INSTRUCTIONS TO FOLLOW >>
Go through the lines below. Copy those with "constraint".
___
Background: an optimization exercise with open tools, aiming at small area, a short achievable clock period and few clock cycles per item. Do not read the settings as production practice.
The RTL was checked by simulation tests, not by an equivalence proof against the original design.
Power and IR drop assume default switching activity.

<file path="config.mk">
export PLATFORM = sky130hd
export DESIGN_NAME = mc10_fsk_runs
export DESIGN_NICKNAME = mc10_fsk_runs
export VERILOG_FILES = /design/flow/design.v
export SDC_FILE = /design/flow/constraint.sdc
export NUM_CORES = 4
export LEC_CHECK = 0
export CAP_MARGIN = 20
export CORE_MARGIN = 2
export CORE_UTILIZATION = 40
export SLEW_MARGIN = 20
</file>
<file path="constraint.sdc">
create_clock -name core_clock -period 12.0 [get_ports {clk}]
set_input_delay 2.4000 -clock core_clock [delete_from_list [all_inputs] [get_ports {clk}]]
set_output_delay 2.4000 -clock core_clock [all_outputs]
set_load 0.01 [all_outputs]
</file>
___
TASK RESPONSE >>
export SDC_FILE = /design/flow/constraint.sdc
<file path="constraint.sdc">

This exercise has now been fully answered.